-- Opening Marker --

**src/rtl/sqmd_pkg.sv**
```systemverilog
package sqmd_pkg;

  // geometry of the marker grid
  localparam int GRID_SIDE   = 7;
  localparam int GRID_W      = GRID_SIDE * GRID_SIDE;
  localparam int INNER_SIDE  = 5;
  localparam int INNER_CELLS = INNER_SIDE * INNER_SIDE;
  localparam int NUM_ORIENT  = 4;
  localparam int NUM_CW      = 5;

  // field widths
  localparam int CW_W        = 5;
  localparam int ROW_DIST_W  = 3;
  localparam int DIST_W      = 5;
  localparam int ROT_W       = 2;
  localparam int ID_W        = 10;
  localparam int CFG_INDEX_W = 3;
  localparam int CFG_DATA_W  = CW_W;

  typedef logic [GRID_W-1:0]      grid_t;
  typedef logic [INNER_CELLS-1:0] inner_t;
  typedef logic [CW_W-1:0]        cw_t;
  typedef cw_t [NUM_CW-1:0]       cw_set_t;
  typedef logic [ROW_DIST_W-1:0]  row_dist_t;
  typedef row_dist_t [INNER_SIDE-1:0] orient_dist_t;
  typedef orient_dist_t [NUM_ORIENT-1:0] all_dist_t;
  typedef logic [DIST_W-1:0]      dist_t;
  typedef dist_t [NUM_ORIENT-1:0] all_sum_t;
  typedef logic [ROT_W-1:0]       rot_t;
  typedef logic [ID_W-1:0]        marker_id_t;
  typedef logic [CFG_INDEX_W-1:0] cfg_index_t;
  typedef logic [CFG_DATA_W-1:0]  cfg_data_t;

  // configuration register indexes
  localparam cfg_index_t CFG_CODEWORD_A = cfg_index_t'(0);
  localparam cfg_index_t CFG_CODEWORD_B = cfg_index_t'(1);
  localparam cfg_index_t CFG_CODEWORD_C = cfg_index_t'(2);
  localparam cfg_index_t CFG_CODEWORD_D = cfg_index_t'(3);
  localparam cfg_index_t CFG_CODEWORD_E = cfg_index_t'(4);

  // codeword reset values, bit 4 is column 0
  localparam cw_t CW_A_RESET = cw_t'(31);
  localparam cw_t CW_B_RESET = cw_t'(27);
  localparam cw_t CW_C_RESET = cw_t'(21);
  localparam cw_t CW_D_RESET = cw_t'(31);
  localparam cw_t CW_E_RESET = cw_t'(27);

  // row distances of all orientations, after the first stage
  typedef struct packed {
    logic      valid;
    logic      border_ok;
    inner_t    inner;
    all_dist_t dists;
  } row_stage_t;

  // summed distance per orientation, after the second stage
  typedef struct packed {
    logic     valid;
    logic     border_ok;
    inner_t   inner;
    all_sum_t total;
  } sum_stage_t;

  // any white cell on the outer ring
  function automatic logic border_white(input grid_t g);
    logic w;
    w = 1'b0;
    for (int r = 0; r < GRID_SIDE; r++) begin
      for (int c = 0; c < GRID_SIDE; c++) begin
        if (r == 0 || r == GRID_SIDE - 1 || c == 0 || c == GRID_SIDE - 1) begin
          w = w | g[GRID_SIDE * r + c];
        end
      end
    end
    return w;
  endfunction

  // inner 5x5 cells, bit 5*row+col
  function automatic inner_t inner_of(input grid_t g);
    inner_t m;
    for (int r = 0; r < INNER_SIDE; r++) begin
      for (int c = 0; c < INNER_SIDE; c++) begin
        m[INNER_SIDE * r + c] = g[GRID_SIDE * (r + 1) + c + 1];
      end
    end
    return m;
  endfunction

  // new(r,c) = old(4-c, r)
  function automatic inner_t quarter_turn(input inner_t m);
    inner_t d;
    for (int r = 0; r < INNER_SIDE; r++) begin
      for (int c = 0; c < INNER_SIDE; c++) begin
        d[INNER_SIDE * r + c] = m[INNER_SIDE * (INNER_SIDE - 1 - c) + r];
      end
    end
    return d;
  endfunction

  // grid turned k quarter turns
  function automatic inner_t orient_of(input inner_t m, input rot_t k);
    inner_t t;
    t = m;
    for (int i = 0; i < NUM_ORIENT - 1; i++) begin
      if (i < int'(k)) begin
        t = quarter_turn(t);
      end
    end
    return t;
  endfunction

  // row r packed with column 0 at the top bit
  function automatic cw_t row_of(input inner_t m, input int r);
    cw_t v;
    for (int c = 0; c < INNER_SIDE; c++) begin
      v[INNER_SIDE - 1 - c] = m[INNER_SIDE * r + c];
    end
    return v;
  endfunction

  function automatic row_dist_t pop5(input cw_t v);
    row_dist_t n;
    n = '0;
    for (int i = 0; i < CW_W; i++) begin
      n = n + row_dist_t'(v[i]);
    end
    return n;
  endfunction

  // smallest hamming distance of one row to the codewords
  function automatic row_dist_t row_min_dist(input cw_t row, input cw_set_t cw);
    row_dist_t best;
    row_dist_t d;
    best = row_dist_t'(CW_W);
    for (int p = 0; p < NUM_CW; p++) begin
      d = pop5(row ^ cw[p]);
      if (d < best) begin
        best = d;
      end
    end
    return best;
  endfunction

  // columns 1 and 3 of each row, top row most significant
  function automatic marker_id_t id_of(input inner_t m);
    marker_id_t id;
    for (int r = 0; r < INNER_SIDE; r++) begin
      id[ID_W - 1 - 2 * r] = m[INNER_SIDE * r + 1];
      id[ID_W - 2 - 2 * r] = m[INNER_SIDE * r + 3];
    end
    return id;
  endfunction

endpackage

```
**src/rtl/sqmd_row_dist.sv**
```systemverilog
module sqmd_row_dist (
  input  logic                 clk,
  input  logic                 rst,
  input  logic                 in_valid,
  input  sqmd_pkg::grid_t      cell_grid,
  input  sqmd_pkg::cw_set_t    cw,
  output sqmd_pkg::row_stage_t stage
);
  import sqmd_pkg::*;

  logic      valid;
  logic      border_ok;
  inner_t    inner;
  all_dist_t dists;
  inner_t    inner_in;
  inner_t    orient [NUM_ORIENT];
  all_dist_t dists_next;

  // four orientations and per-row distances
  always_comb begin
    inner_in = inner_of(cell_grid);
    for (int k = 0; k < NUM_ORIENT; k++) begin
      orient[k] = orient_of(inner_in, rot_t'(k));
      for (int r = 0; r < INNER_SIDE; r++) begin
        dists_next[k][r] = row_min_dist(row_of(orient[k], r), cw);
      end
    end
  end

  // item valid bit
  always_ff @(posedge clk) begin
    if (rst) begin
      valid <= 1'b0;
    end else begin
      valid <= in_valid;
    end
  end

  // stage payload
  always_ff @(posedge clk) begin
    border_ok <= ~border_white(cell_grid);
    inner     <= inner_in;
    dists     <= dists_next;
  end

  assign stage.valid     = valid;
  assign stage.border_ok = border_ok;
  assign stage.inner     = inner;
  assign stage.dists     = dists;

endmodule

```
**src/rtl/sqmd_sum.sv**
```systemverilog
module sqmd_sum (
  input  logic                 clk,
  input  logic                 rst,
  input  sqmd_pkg::row_stage_t in_stage,
  output sqmd_pkg::sum_stage_t stage
);
  import sqmd_pkg::*;

  logic     valid;
  logic     border_ok;
  inner_t   inner;
  all_sum_t total;
  all_sum_t total_next;

  // sum the five row distances of each orientation
  always_comb begin
    for (int k = 0; k < NUM_ORIENT; k++) begin
      total_next[k] = '0;
      for (int r = 0; r < INNER_SIDE; r++) begin
        total_next[k] = total_next[k] + dist_t'(in_stage.dists[k][r]);
      end
    end
  end

  // item valid bit
  always_ff @(posedge clk) begin
    if (rst) begin
      valid <= 1'b0;
    end else begin
      valid <= in_stage.valid;
    end
  end

  // stage payload
  always_ff @(posedge clk) begin
    border_ok <= in_stage.border_ok;
    inner     <= in_stage.inner;
    total     <= total_next;
  end

  assign stage.valid     = valid;
  assign stage.border_ok = border_ok;
  assign stage.inner     = inner;
  assign stage.total     = total;

endmodule

```
**src/rtl/sqmd_select.sv**
```systemverilog
module sqmd_select (
  input  logic                   clk,
  input  logic                   rst,
  input  sqmd_pkg::sum_stage_t   in_stage,
  output logic                   done,
  output logic                   border_ok,
  output logic                   found,
  output sqmd_pkg::marker_id_t   marker_id,
  output sqmd_pkg::rot_t         rotation,
  output sqmd_pkg::dist_t        best_distance
);
  import sqmd_pkg::*;

  dist_t      best_d;
  rot_t       best_k;
  logic       found_next;
  marker_id_t id_next;

  // first orientation with the smallest total wins
  always_comb begin
    best_d = in_stage.total[0];
    best_k = '0;
    for (int k = 1; k < NUM_ORIENT; k++) begin
      if (in_stage.total[k] < best_d) begin
        best_d = in_stage.total[k];
        best_k = rot_t'(k);
      end
    end
    found_next = in_stage.border_ok && (best_d == '0);
    id_next    = found_next ? id_of(orient_of(in_stage.inner, best_k)) : '0;
  end

  // result strobe
  always_ff @(posedge clk) begin
    if (rst) begin
      done <= 1'b0;
    end else begin
      done <= in_stage.valid;
    end
  end

  // result fields, all zero when the border is rejected
  always_ff @(posedge clk) begin
    border_ok     <= in_stage.border_ok;
    found         <= found_next;
    marker_id     <= id_next;
    rotation      <= in_stage.border_ok ? best_k : '0;
    best_distance <= in_stage.border_ok ? best_d : '0;
  end

endmodule

```
**src/rtl/square_marker_id_decoder_unit.sv**
```systemverilog
// Square marker id decoder: checks the black border of a 7x7 cell grid and
// matches the inner 5x5 cells, in four orientations, against five codeword
// rows held in configuration registers.
// Input: drive cell_grid and raise start for one cycle per item; an item is
// taken at every edge where start is high and busy is low. busy stays low,
// so a new item may be given in every cycle.
// Output: after an item passes the row-distance, sum and select registers,
// done is high for exactly one cycle with border_ok, found, marker_id,
// rotation and best_distance. The receiver takes the result in that cycle;
// it cannot hold it off. The pipeline has three register stages: row
// distances, per-orientation sums, then orientation select and id
// extraction. Throughput is one item per cycle.
// Configuration: cfg_write with cfg_index 0 to 4 writes codeword_a to
// codeword_e from cfg_data; other indexes are ignored. Write only while no
// item is in flight.
// Reset (rst, synchronous) clears the pipeline valid bits and returns the
// codewords to 31, 27, 21, 31, 27.
module square_marker_id_decoder_unit (
  input  logic                   clk,
  input  logic                   rst,
  input  logic                   start,
  output logic                   busy,
  input  sqmd_pkg::grid_t        cell_grid,
  input  logic                   cfg_write,
  input  sqmd_pkg::cfg_index_t   cfg_index,
  input  sqmd_pkg::cfg_data_t    cfg_data,
  output logic                   done,
  output logic                   border_ok,
  output logic                   found,
  output sqmd_pkg::marker_id_t   marker_id,
  output sqmd_pkg::rot_t         rotation,
  output sqmd_pkg::dist_t        best_distance
);
  import sqmd_pkg::*;

  cw_set_t    cw;
  row_stage_t row_stage;
  sum_stage_t sum_stage;

  // fully pipelined, never busy
  assign busy = 1'b0;

  // codeword registers
  always_ff @(posedge clk) begin
    if (rst) begin
      cw[0] <= CW_A_RESET;
      cw[1] <= CW_B_RESET;
      cw[2] <= CW_C_RESET;
      cw[3] <= CW_D_RESET;
      cw[4] <= CW_E_RESET;
    end else if (cfg_write) begin
      case (cfg_index)
        CFG_CODEWORD_A: cw[0] <= cw_t'(cfg_data);
        CFG_CODEWORD_B: cw[1] <= cw_t'(cfg_data);
        CFG_CODEWORD_C: cw[2] <= cw_t'(cfg_data);
        CFG_CODEWORD_D: cw[3] <= cw_t'(cfg_data);
        CFG_CODEWORD_E: cw[4] <= cw_t'(cfg_data);
        default: ;
      endcase
    end
  end

  sqmd_row_dist u_row_dist (
    .clk      (clk),
    .rst      (rst),
    .in_valid (start & ~busy),
    .cell_grid(cell_grid),
    .cw       (cw),
    .stage    (row_stage)
  );

  sqmd_sum u_sum (
    .clk     (clk),
    .rst     (rst),
    .in_stage(row_stage),
    .stage   (sum_stage)
  );

  sqmd_select u_select (
    .clk          (clk),
    .rst          (rst),
    .in_stage     (sum_stage),
    .done         (done),
    .border_ok    (border_ok),
    .found        (found),
    .marker_id    (marker_id),
    .rotation     (rotation),
    .best_distance(best_distance)
  );

endmodule
```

-- Closing Marker --

Brief: Only a number is expected here: the tally of lines above that contain "each". Please write nothing more.

Solution to this problem: 2